I happened to spend some time in Bad Mergentheim, one of the small cities belonging to the Romantische Straße. Despite the bad weather (this winter was particularly hard with lots of snow and cold temperatures) I enjoyed the quiet and the quality of life it offers.
Not all places can claim the title “Bad”, meaning “Bath” or “Spa”. Bad Mergentheim has relatively recently acquired this title, so that thanks to its warm, healing waters, can attract elderly tourists who come here to drink the water, visit the Kurhaus, meaning House of Cure, or one of the numerous clinics, specialized in various ailments, like diabetes etc.

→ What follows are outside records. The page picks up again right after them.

===== config.mk =====
export PLATFORM = sky130hd
export DESIGN_NAME = fp_cvt_sched
export DESIGN_NICKNAME = d
export VERILOG_FILES = /design/src/rtl/fp_cvt_sched_pkg.sv /design/src/rtl/fp_cvt_s2t_core.sv /design/src/rtl/fp_cvt_sched.sv
export SDC_FILE = /design/constraint.sdc
export NUM_CORES = 1
export LEC_CHECK = 0
export ABC_AREA = 1
export ABC_CLOCK_PERIOD_IN_PS = 5300
export BUFFER_PORTS_ARGS = -buffer_cell sky130_fd_sc_hd__buf_2
export CAP_MARGIN = 20
export CORE_MARGIN = 3
export CORE_UTILIZATION = 49
export DETAILED_ROUTE_END_ITERATION = 7
export PLACE_DENSITY = 0.86
export SYNTH_ARGS = -nofsm -noshare
export SYNTH_HDL_FRONTEND = slang
export SYNTH_SLANG_ARGS = --single-unit

===== constraint.sdc =====
create_clock -name clk -period 5.3 [get_ports clk]
set_input_delay 0.265 -clock clk [delete_from_list [all_inputs] [get_ports clk]]
set_output_delay 0.265 -clock clk [all_outputs]
set_load 0.01 [all_outputs]

===== src/rtl/fp_cvt_sched_pkg.sv =====
// fp_cvt_sched_pkg
// Shared definitions for the FP32 -> FP96 conversion scheduler:
//   - field widths of the FP32 and FP96 formats
//   - exponent biases and the re-bias delta between the two formats
//   - packed struct views of both formats
//   - small helper that left-aligns an FP32 significand into FP96
package fp_cvt_sched_pkg;

  localparam int FP32_EXP_W = 8;
  localparam int FP32_SIG_W = 23;
  localparam int FP96_EXP_W = 15;
  localparam int FP96_SIG_W = 80;

  localparam logic [FP32_EXP_W-1:0] FP32_BIAS    = 8'h7F;
  localparam logic [FP96_EXP_W-1:0] FP96_BIAS    = 15'h3FFF;
  // 0x3FFF - 0x7F = 0x3F80; added to a biased FP32 exponent it yields the
  // biased FP96 exponent. The largest finite input (0xFE) stays below 0x7FFF.
  localparam logic [FP96_EXP_W-1:0] FP_BIAS_DELTA = FP96_BIAS - {7'd0, FP32_BIAS};

  localparam logic [FP32_EXP_W-1:0] FP32_EXP_MAX = '1;
  localparam logic [FP96_EXP_W-1:0] FP96_EXP_MAX = '1;

  typedef struct packed {
    logic                  sign;
    logic [FP32_EXP_W-1:0] exp;
    logic [FP32_SIG_W-1:0] sig;
  } fp32_t;

  typedef struct packed {
    logic                  sign;
    logic [FP96_EXP_W-1:0] exp;
    logic [FP96_SIG_W-1:0] sig;
  } fp96_t;

  // FP32 fraction placed at the top of the FP96 fraction field, zero padded.
  function automatic logic [FP96_SIG_W-1:0] widen_sig(input logic [FP32_SIG_W-1:0] s);
    return {s, {(FP96_SIG_W-FP32_SIG_W){1'b0}}};
  endfunction

endpackage


===== src/rtl/fp_cvt_s2t_core.sv =====
// fp_cvt_s2t_core
// Purely combinational FP32 -> FP96 widening conversion.
//   a_i        FP32 operand
//   y_o        FP96 result {sign, exp[14:0], sig[79:0]}
//   invalid_o  set when a signalling NaN was quieted
// Optional feature macro: FPCVT_SNAN_QUIET_EN
//   defined   : SNaN inputs get sig[79] forced to 1 and invalid_o = 1
//   undefined : NaN payload passed through unmodified, invalid_o = 0
// Zero and FP32 denormals flush to a signed zero.
module fp_cvt_s2t_core
  import fp_cvt_sched_pkg::*;
(
  input  logic [31:0] a_i,
  output logic [95:0] y_o,
  output logic        invalid_o
);

  fp32_t in_s;
  fp96_t res_s;
  logic  inv_s;

  assign in_s = fp32_t'(a_i);

  always_comb begin
    res_s      = '0;
    inv_s      = 1'b0;
    res_s.sign = in_s.sign;
    if (in_s.exp == FP32_EXP_MAX) begin
      // Inf / NaN: saturate the exponent, keep the payload bits.
      res_s.exp = FP96_EXP_MAX;
      res_s.sig = widen_sig(in_s.sig);
`ifdef FPCVT_SNAN_QUIET_EN
      // Signalling NaN: nonzero payload with the quiet bit clear.
      if ((in_s.sig != '0) && !in_s.sig[FP32_SIG_W-1]) begin
        res_s.sig[FP96_SIG_W-1] = 1'b1;
        inv_s                   = 1'b1;
      end
`endif
    end else if (in_s.exp == '0) begin
      res_s.exp = '0;
      res_s.sig = '0;
    end else begin
      res_s.exp = {7'd0, in_s.exp} + FP_BIAS_DELTA;
      res_s.sig = widen_sig(in_s.sig);
    end
  end

  assign y_o       = res_s;
  assign invalid_o = inv_s;

endmodule


===== src/rtl/fp_cvt_sched.sv =====
// fp_cvt_sched
// Round-robin scheduler sharing one FP32 -> FP96 converter among NREQ
// requesters, with a two-stage pipeline (A: capture, B: converted result).
// Parameters: NREQ (2..8), TAGW, IDW = $clog2(NREQ).
// Ports:
//   clk, rst       clock, synchronous active-high reset
//   req_valid      per-requester request present
//   req_data       per-requester FP32 operand
//   req_tag        per-requester opaque tag
//   req_ready      one-hot grant (or zero)
//   out_valid      result available
//   out_ready      consumer accepts result
//   out_data       FP96 result
//   out_id         requester that issued the result
//   out_tag        tag of that request
//   out_invalid    signalling-NaN flag (FPCVT_SNAN_QUIET_EN)
//   busy           any pipeline stage occupied
// Optional feature macro: FPCVT_SNAN_QUIET_EN (handled in fp_cvt_s2t_core).
//
// Handshake: a transfer happens on a port in any cycle where valid & ready
// are both high at the rising clock edge. Producers hold valid and payload
// stable until the transfer; ready may depend combinationally on valid, but
// valid must never depend on ready. out_* stay stable while
// out_valid & !out_ready.
module fp_cvt_sched
  import fp_cvt_sched_pkg::*;
#(
  parameter int NREQ = 4,
  parameter int TAGW = 4,
  parameter int IDW  = $clog2(NREQ)
) (
  input  logic                      clk,
  input  logic                      rst,
  input  logic [NREQ-1:0]           req_valid,
  input  logic [NREQ-1:0][31:0]     req_data,
  input  logic [NREQ-1:0][TAGW-1:0] req_tag,
  output logic [NREQ-1:0]           req_ready,
  output logic                      out_valid,
  input  logic                      out_ready,
  output logic [95:0]               out_data,
  output logic [IDW-1:0]            out_id,
  output logic [TAGW-1:0]           out_tag,
  output logic                      out_invalid,
  output logic                      busy
);

  // ---------------- state ----------------
  logic [IDW-1:0]  last_gnt_q, last_gnt_d;
  logic            va_q, va_d;
  logic [31:0]     a_data_q;
  logic [TAGW-1:0] a_tag_q;
  logic [IDW-1:0]  a_id_q;
  logic            vb_q, vb_d;
  logic [95:0]     out_data_q;
  logic [IDW-1:0]  out_id_q;
  logic [TAGW-1:0] out_tag_q;
  logic            out_inv_q;

  // ---------------- flow control ----------------
  logic ready_b, ready_a;
  assign ready_b = !vb_q || out_ready;
  assign ready_a = !va_q || ready_b;

  // ---------------- arbitration ----------------
  // Search starts just after the last granted requester, so the most
  // recently served one has lowest priority. Reset points last_gnt at
  // NREQ-1, making requester 0 the first in line.
  logic           gnt_found;
  logic [IDW-1:0] gnt_idx;
  logic [IDW-1:0] arb_idx;
  logic           xfer;

  always_comb begin
    gnt_found = 1'b0;
    gnt_idx   = '0;
    arb_idx   = '0;
    for (int k = 1; k <= NREQ; k++) begin
      arb_idx = IDW'((int'(last_gnt_q) + k) % NREQ);
      if (!gnt_found && req_valid[arb_idx]) begin
        gnt_found = 1'b1;
        gnt_idx   = arb_idx;
      end
    end
  end

  // No grant is offered while reset is asserted.
  assign xfer = gnt_found && ready_a && !rst;

  always_comb begin
    req_ready = '0;
    if (xfer) req_ready[gnt_idx] = 1'b1;
  end

  // Pointer moves only on a real transfer; idle cycles leave it alone.
  assign last_gnt_d = xfer ? gnt_idx : last_gnt_q;
  assign va_d       = ready_a ? xfer : va_q;
  assign vb_d       = ready_b ? va_q : vb_q;

  // ---------------- conversion ----------------
  logic [95:0] conv_data;
  logic        conv_inv;

  fp_cvt_s2t_core u_core (
    .a_i       (a_data_q),
    .y_o       (conv_data),
    .invalid_o (conv_inv)
  );

  // ---------------- registers ----------------
  always_ff @(posedge clk) begin
    if (rst) begin
      last_gnt_q <= IDW'(NREQ-1);
      va_q       <= 1'b0;
      a_data_q   <= '0;
      a_tag_q    <= '0;
      a_id_q     <= '0;
      vb_q       <= 1'b0;
      out_data_q <= '0;
      out_id_q   <= '0;
      out_tag_q  <= '0;
      out_inv_q  <= 1'b0;
    end else begin
      last_gnt_q <= last_gnt_d;
      va_q       <= va_d;
      vb_q       <= vb_d;
      if (xfer) begin
        a_data_q <= req_data[gnt_idx];
        a_tag_q  <= req_tag[gnt_idx];
        a_id_q   <= gnt_idx;
      end
      // Result registers load only when stage B is free to take a new
      // entry, which keeps out_* frozen under backpressure.
      if (ready_b && va_q) begin
        out_data_q <= conv_data;
        out_id_q   <= a_id_q;
        out_tag_q  <= a_tag_q;
        out_inv_q  <= conv_inv;
      end
    end
  end

  // ---------------- outputs ----------------
  assign out_valid   = vb_q;
  assign out_data    = out_data_q;
  assign out_id      = out_id_q;
  assign out_tag     = out_tag_q;
  assign out_invalid = out_inv_q;
  assign busy        = va_q || vb_q;

endmodule


==> flow_metrics.tcl, run 1 <==
set metrics [dict create \
    critical_path.reg2reg.endpoint "a_data_q[1]" \
    switching_power_uw 1800 \
    synth.ff_latch_count 81 \
    rsz0062_at_grt "false" \
    post-route-util 0.607 \
    ys_warn_count 0 \
    outcome "finished, final reports clean" \
    synth_compound_area_frac 0.0781 \
    synth_mux_area_frac 0 \
    cellInternalPower_uw 1760 \
    yosys-top-cells-area "sky130_fd_sc_hd__dfxtp_1 34%, sky130_fd_sc_hd__nand3_1 20%, sky130_fd_sc_hd__nand2_1 16%, sky130_fd_sc_hd__buf_4 12%, sky130_fd_sc_hd__o21ai_0 4.0%" \
    tritoncts_num_sinks 81 \
    gr-total-overflow 0 \
    die_height_um 105 \
    drtIter0Drc 352 \
    setup.worst_path.end_class "output pin" \
    detailedPlace.worstSlack_ps 1320 \
    irDropWorstVdd_uv 754 \
    path_max_fanout 47 \
    die_x_um 105 \
    first_pass_iters 5 \
    yosysTopAreaCell "sky130_fd_sc_hd__dfxtp_1" \
    route.detailed.wl_per_inst_um 13.2 \
    power.density_nw_per_um2 628 \
    num_vias 5208 \
    routabilityCongestion 0.866 \
    viasPerCell 5.09 \
    rows 35 \
    worstSetupPathType "reg -> out" \
    antenna-diode-count 0 \
    critical_path_arrival_ps 3270 \
    period_share 0.668 \
    ys_seq_area_frac 0.341 \
    post_cts_resized 0 \
    net_switching_share_of_the_total_power 0.505 \
    fill_cells 929 \
    area.sequential_um2 1620 \
    remaining_drc_errors 0 \
    multiInputGateArea_um2 2580 \
    synth_simple_gate_area_share 0.413 \
    fraction_of_final_layout_cells_sized_beyond_drive_strength_1 0.265 \
    reg2reg_slack_ps 1900 \
    clock_root_buffer "sky130_fd_sc_hd__clkbuf_8" \
    share_comb_of_total_power 0.613 \
    tritoncts "built" \
    worst_hold_slack_ps 214 \
    grt_max_degree 74 \
    cts_buffer_depth 2 \
    power.share.sequential 0.266 \
    initial_core_util 0.510 \
    die_footprint_um2 10900 \
    hold_violations 0 \
    insertion_delay_ps 340 \
    hold_end "out_data[93]" \
    first_global_vias 4468 \
    synth_area_per_cell_um2 6.49 \
    grt_first_pass_wirelength_mm 21.3 \
    finalNetCount 1041 \
    netlist.area_leader.share 0.341 \
    synthAdderAreaFrac 0 \
    routed_wirelength_mm 13.5 \
    cts_post_setup_buffers_inserted 0 \
    timing.hold.worst_path_depth 2 \
    clkSlewWorstSetupHoldPaths_ps 80 \
    syn_area_um2 4760 \
    worst_slack_ps 1760 \
    worst_min_path_class "in -> reg" \
    netlist-cell-type-count 26 \
    slew_viol_final 0 \
    portBuffers 201 \
    max_cap_viol_count 0 \
    fin_crit_ps 3540 \
    timing_worst_slew_pin_value_ps 1060 \
    antenna_violating_nets_post_route 0 \
    timing.hold.worst.start "rst" \
    synth_top_family_by_area "simple AND/OR/NAND/NOR gates" \
    final.setup_skew_ps 12.2 \
    syn-instance-count 734 \
    max_transition_margin 0.294 \
    cp-startpoint "last_gnt_q[0]" \
    achievable-frequency_ghz 0.283 \
    totalNegativeSetupSlack_ps 0 \
    i_o_pins 260 \
    core_area_um2 9330 \
    worst_setup_path_start_kind "flip-flop" \
    area_delta_synth_final_pct 18.9 \
    initial_antenna_violation_count 0 \
    worst_r2r_path_depth 13 \
    timing.critical_path.required_ps 5040 \
    post-dp-hpwl_mm 9.34 \
    cts_hold_buffers_added 0 \
    numCtsBuffers 9 \
    static-leakage-power_uw 0.00302 \
    synthXorXnorAreaFrac 0 \
    h-tree-depth 3 \
    worstReg2RegStart "last_gnt_q[0]" \
    grt_usage 0.231 \
    power_frac_clock 0.121 \
    setup_violations 0 \
]
## routing by layer
layer  GRT usage  share of wire  vias up
li1            -              -     2617
met1       0.283           0.41     2361
met2       0.412           0.50      212
met3      0.0531          0.079       18
met4      0.0515          0.011        0
met5           0              0        -
## stage by stage
step | std cells | total power [uW] | cell area (um2)
6_report | 1024 | 3560 | 5660
5_1_grt | 1024 | 3910 | 5660
4_1_cts | 1023 | 3560 | 5640
3_5_place_dp | 1007 | 3120 | 5450
3_3_place_gp | 1007 | 3070 | 5450
2_1_floorplan | 791 | 2700 | 4970
## flip-flops by register name, indices dropped and copies added (netlist names)
| register | cells |
|---|---|
| out_id | 2 |
| out_tag | 4 |
| a_id_q | 2 |
| out_data | 33 |
| a_data_q | 32 |
| out_valid | 1 |
| last_gnt_q | 2 |
| va_q | 1 |
| a_tag_q | 4 |
## layout make-up
| class | count | area share |
|---|---|---|
| Clock buffer | 11 | 0.0232 |
| Clock inverter | 5 | 0.00995 |
| Inverter | 17 | 0.0113 |
| Multi-Input combinational cell | 576 | 0.455 |
| Sequential cell | 81 | 0.287 |
| Tap cell | 129 | 0.0285 |
| Timing Repair Buffer | 205 | 0.185 |
## worst max-delay path, cell delays in order (launching register included)
cell	delay (ps)
sky130_fd_sc_hd__dfxtp_1	610
sky130_fd_sc_hd__inv_2	130
sky130_fd_sc_hd__nand2_1	120
sky130_fd_sc_hd__nand2_2	80
sky130_fd_sc_hd__nand2_1	60
sky130_fd_sc_hd__nand2_1	80
sky130_fd_sc_hd__nor2_4	180
sky130_fd_sc_hd__nand4_4	400
sky130_fd_sc_hd__nand2_2	840
sky130_fd_sc_hd__inv_2	140
sky130_fd_sc_hd__nor2_1	130
sky130_fd_sc_hd__buf_2	140
## worst max-delay path by stage
stage / endpoint / slack [ps]
after floorplan: req_ready[2] / 3310
after global placement: a_data_q[31] / 1410
after detailed placement: a_data_q[1] / 1320
after CTS: req_ready[1] / 1110
after global routing: req_ready[3] / 1400
final: req_ready[1] / 1760
## cell usage after synthesis
| cell | instances |
|---|---|
| sky130_fd_sc_hd__buf_2 | 9 |
| sky130_fd_sc_hd__o21a_1 | 1 |
| sky130_fd_sc_hd__o21ai_2 | 1 |
| sky130_fd_sc_hd__inv_1 | 13 |
| sky130_fd_sc_hd__inv_2 | 4 |
| sky130_fd_sc_hd__nand4_4 | 1 |
| sky130_fd_sc_hd__nand2_1 | 209 |
| sky130_fd_sc_hd__buf_4 | 74 |
| sky130_fd_sc_hd__dfxtp_1 | 81 |
| sky130_fd_sc_hd__buf_6 | 1 |
| sky130_fd_sc_hd__a211oi_1 | 1 |
| sky130_fd_sc_hd__a31oi_1 | 2 |
| sky130_fd_sc_hd__buf_1 | 8 |
| sky130_fd_sc_hd__or2_2 | 1 |
| sky130_fd_sc_hd__clkbuf_1 | 25 |
| sky130_fd_sc_hd__a21oi_1 | 27 |
| sky130_fd_sc_hd__nand2_2 | 5 |
| sky130_fd_sc_hd__nor3_1 | 3 |
| sky130_fd_sc_hd__nor2_1 | 34 |
| sky130_fd_sc_hd__nand4_1 | 4 |
| sky130_fd_sc_hd__o21ai_0 | 38 |
| sky130_fd_sc_hd__o21ai_1 | 2 |
| sky130_fd_sc_hd__nor4_1 | 1 |
| sky130_fd_sc_hd__nand3_1 | 187 |
| sky130_fd_sc_hd__conb_1 | 1 |
| sky130_fd_sc_hd__nor2_4 | 1 |
## layout by cell type, fill, tap and decap left out, types with 2 or more instances in the layout
cell type / synthesis / routed
sky130_fd_sc_hd__clkbuf_1: 25 / 2
sky130_fd_sc_hd__clkbuf_8: 0 / 9
sky130_fd_sc_hd__buf_4: 74 / 3
sky130_fd_sc_hd__o21ai_0: 38 / 38
sky130_fd_sc_hd__nor3_1: 3 / 3
sky130_fd_sc_hd__a21oi_1: 27 / 27
sky130_fd_sc_hd__clkinv_2: 0 / 2
sky130_fd_sc_hd__nand4_1: 4 / 4
sky130_fd_sc_hd__conb_1: 1 / 58
sky130_fd_sc_hd__a31oi_1: 2 / 2
sky130_fd_sc_hd__nor2_1: 34 / 32
sky130_fd_sc_hd__inv_1: 13 / 12
sky130_fd_sc_hd__inv_2: 4 / 5
sky130_fd_sc_hd__o21ai_1: 2 / 2
sky130_fd_sc_hd__dfxtp_1: 81 / 81
sky130_fd_sc_hd__nand3_1: 187 / 186
sky130_fd_sc_hd__nor2_4: 1 / 3
sky130_fd_sc_hd__nand2_2: 5 / 6
sky130_fd_sc_hd__buf_2: 9 / 201
sky130_fd_sc_hd__nand2_1: 209 / 208
## logic make-up after synthesis
logic type      count (synthesis)
other cells                     1
simple gates                  446
buf+inv                       134
compound gates                 72
flops                          81
## power groups by stage
stage                     Sequential, uW  Clock [uW]  Combinational, uW
after floorplan                      965           0               1740
after global placement               953           0               2110
after CTS                            947         443               2170
final                                947         430               2180
after global routing                 974         470               2460
after detailed placement             958           0               2170
Note: power is estimated with default switching activity, not from simulation.
==> inputs of run 2 (changes only) <==
--- a/config.mk
+++ b/config.mk
@@ -6,13 +6,13 @@
 export NUM_CORES = 1
 export LEC_CHECK = 0
 export ABC_AREA = 1
-export ABC_CLOCK_PERIOD_IN_PS = 5300
+export ABC_CLOCK_PERIOD_IN_PS = 3600
 export BUFFER_PORTS_ARGS = -buffer_cell sky130_fd_sc_hd__buf_2
 export CAP_MARGIN = 20
 export CORE_MARGIN = 3
-export CORE_UTILIZATION = 49
+export CORE_UTILIZATION = 45
 export DETAILED_ROUTE_END_ITERATION = 7
-export PLACE_DENSITY = 0.86
+export PLACE_DENSITY = 0.8
 export SYNTH_ARGS = -nofsm -noshare
 export SYNTH_HDL_FRONTEND = slang
 export SYNTH_SLANG_ARGS = --single-unit
==> constraint.sdc (replaced) <==
create_clock -name clk -period 3.6 [get_ports clk]
set_input_delay 0.18 -clock clk [delete_from_list [all_inputs] [get_ports clk]]
set_output_delay 0.18 -clock clk [all_outputs]
set_load 0.01 [all_outputs]
==> flow_metrics.tcl, run 2 (synthesized netlist as in run 1, its figures left out) <==
set metrics [dict create \
    finalNetCount 1047 \
    h-tree-depth 3 \
    antenna_violating_nets_post_route 0 \
    power.density_nw_per_um2 942 \
    worstSetupPathType "reg -> out" \
    fin_crit_ps 3040 \
    first_pass_iters 5 \
    routabilityCongestion 0.783 \
    die_height_um 109 \
    hold_violations 0 \
    tritoncts "built" \
    initial_core_util 0.474 \
    portBuffers 201 \
    setup_violations 0 \
    i_o_pins 260 \
    fill_cells 1050 \
    viasPerCell 4.95 \
    final.setup_skew_ps 7.45 \
    initial_antenna_violation_count 0 \
    rows 36 \
    clkSlewWorstSetupHoldPaths_ps 90 \
    layout.cells.most_common "sky130_fd_sc_hd__nand2_1" \
    timing_worst_slew_pin_value_ps 883 \
    achievable-frequency_ghz 0.329 \
    antenna-diode-count 0 \
    irDropWorstVdd_uv 658 \
    period_share 0.844 \
    route.detailed.wl_per_inst_um 13.4 \
    post-dp-hpwl_mm 9.91 \
    worst_setup_path_start_kind "flip-flop" \
    clock_root_buffer "sky130_fd_sc_hd__clkbuf_8" \
    grt_max_degree 73 \
    grt_usage 0.222 \
    setup.worst_path.end_class "output pin" \
    post_cts_resized 0 \
    area_delta_synth_final_pct 20.3 \
    flip_flop_count_of_the_largest_register_all_copies_and_words_added 33 \
    drtIter0Drc 284 \
    routed_wirelength_mm 13.8 \
    cts_post_setup_buffers_inserted 0 \
    cts_hold_buffers_added 0 \
    die_footprint_um2 11800 \
    static-leakage-power_uw 0.00305 \
    die_x_um 109 \
    first_global_vias 4411 \
    remaining_drc_errors 0 \
    worst_min_path_class "in -> reg" \
    tritoncts_num_sinks 81 \
    postLayoutCellArea_um2 5730 \
    most-common-layout-cells "208 x sky130_fd_sc_hd__nand2_1, 201 x sky130_fd_sc_hd__buf_2, 186 x sky130_fd_sc_hd__nand3_1" \
    numCtsBuffers 9 \
    critical_path_arrival_ps 2860 \
    max_cap_viol_count 0 \
    rsz0062_at_grt "false" \
    insertion_delay_ps 340 \
    fraction_of_final_layout_cells_sized_beyond_drive_strength_1 0.271 \
    slew_viol_final 0 \
    totalNegativeSetupSlack_ps 0 \
    outcome "finished, final reports clean" \
    max_transition_margin 0.411 \
    num_vias 5122 \
    timing.critical_path.required_ps 3420 \
    cts_buffer_depth 2 \
    path_max_fanout 37 \
    core_area_um2 10000 \
    worst_hold_slack_ps 124 \
    grt_first_pass_wirelength_mm 20.9 \
    placed_area_um2 5510 \
    gr-total-overflow 0 \
]
run 2: path summary, 6_finish.rpt:
check | start | to | slack, ps | cells past startpoint
worst max-delay path | last_gnt_q[0] | req_ready[3] | 560 | 10
worst min-delay path | rst | out_data[93] | 120 | 2
worst max register to register | last_gnt_q[0] | a_tag_q[3] | 960 | 13
worst min register to register | a_data_q[31] | a_data_q[31] | 450 | 2
run 2: stage by stage:
step | setup slack (ps) | power (uW) | instances | utilization
2_1_floorplan | 1700 | 3980 | 791 | -
3_3_place_gp | 1040 | 4630 | 1018 | 0.548
3_5_place_dp | 902 | 4690 | 1018 | 0.548
4_1_cts | 516 | 5420 | 1034 | 0.570
5_1_grt | 178 | 5950 | 1034 | 0.570
6_report | 562 | 5390 | 1034 | 0.570
run 2: cell type report:
| cell class | instances | area, um2 | share of cell area |
|---|---|---|---|
| clock buffer | 10 | 128 | 0.0223 |
| multi-input combinational | 576 | 2580 | 0.450 |
| timing repair buffer | 211 | 1080 | 0.189 |
| sequential | 81 | 1620 | 0.283 |
| clock inverter | 6 | 90.1 | 0.0157 |
| tap | 133 | 166 | 0.0291 |
| inverter | 17 | 63.8 | 0.0111 |
run 2: power by group:
group | total, uW | switching, uW | internal [uW] | leakage [uW]
clock network | 727 | 332 | 395 | 0.000107
logic | 3280 | 2200 | 1080 | 0.00228
registers | 1390 | 175 | 1210 | 0.000672
total | 5390 | 2700 | 2690 | 0.00305
run 2: worst max-delay path: stages, from the launching register on:
cell                      delay (ps)
sky130_fd_sc_hd__dfxtp_1         620
sky130_fd_sc_hd__inv_2           130
sky130_fd_sc_hd__nand2_1          90
sky130_fd_sc_hd__nand2_1          60
sky130_fd_sc_hd__nand2_1         100
sky130_fd_sc_hd__inv_1            40
sky130_fd_sc_hd__a31oi_1         220
sky130_fd_sc_hd__nand3_2         730
sky130_fd_sc_hd__nand2_1         330
sky130_fd_sc_hd__nor2_1           60
sky130_fd_sc_hd__buf_2           140
run 2: per-layer routing:
metal / global-route usage / part of all wire / up-vias
met1: 0.275 / 0.42 / 2276
met3: 0.0586 / 0.075 / 10
li1: - / - / 2634
met2: 0.382 / 0.49 / 202
met5: 0 / 0 / -
met4: 0.0559 / 0.0088 / 0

Bad Mergentheim has a University, so its population is not entirely made up of old or ill people. There are many young girls and boys who come here to study foreing languages or Marketing. And there’s a famous Schloss or Castle dating back to the 13th century. It used to be the seat of the Deutschorden, the German Knights. Today it is a museum which unfolds the history of the Knights. Almost everything here is connected to the Schloss, e.g. the beautiful Schlosskirche, the Church pertaining to the Castle, as well as the high bell-tower, a trademark of Bad Mergentheim.
There are cozy cafes here and fine restaurants and good wines. All around, one can visit picturesque villages which come alive at Christmas with open air markets selling gluhwein, warm wine and trinkets for the Christmas tree.
In nearby Rothenburg ob der Tauber, Japanese and Chinese tourists make queues during the summer in order to buy the famous Christmas decorations!
Tauber is the name of the river crossing this area.
I wouldn't be true to my vocation if I didn't mention the names of two poets who have graced this place. One was Ehrler, a native of Bad Mergentheim, the other was Mörike, originally from Ludwigsburg, who spent a part of his life here.
I visited Bad Mergentheim three or four times during the winter. Now it’s the time to bid it farewell. My time here is up. But I’d like to say Auf wiedersehen, in the hope to see it again.
I felt at home here although the inhabitants had all the characteristics of people in villages. They were looking at me with endless curiousity, they weren’t particularly friendly but I wouldn’t say they were rude either.
Still, as I said, I’ll keep fond memories from Bad Mergentheim; life here has been sweet to me. It was a great winter’s tale.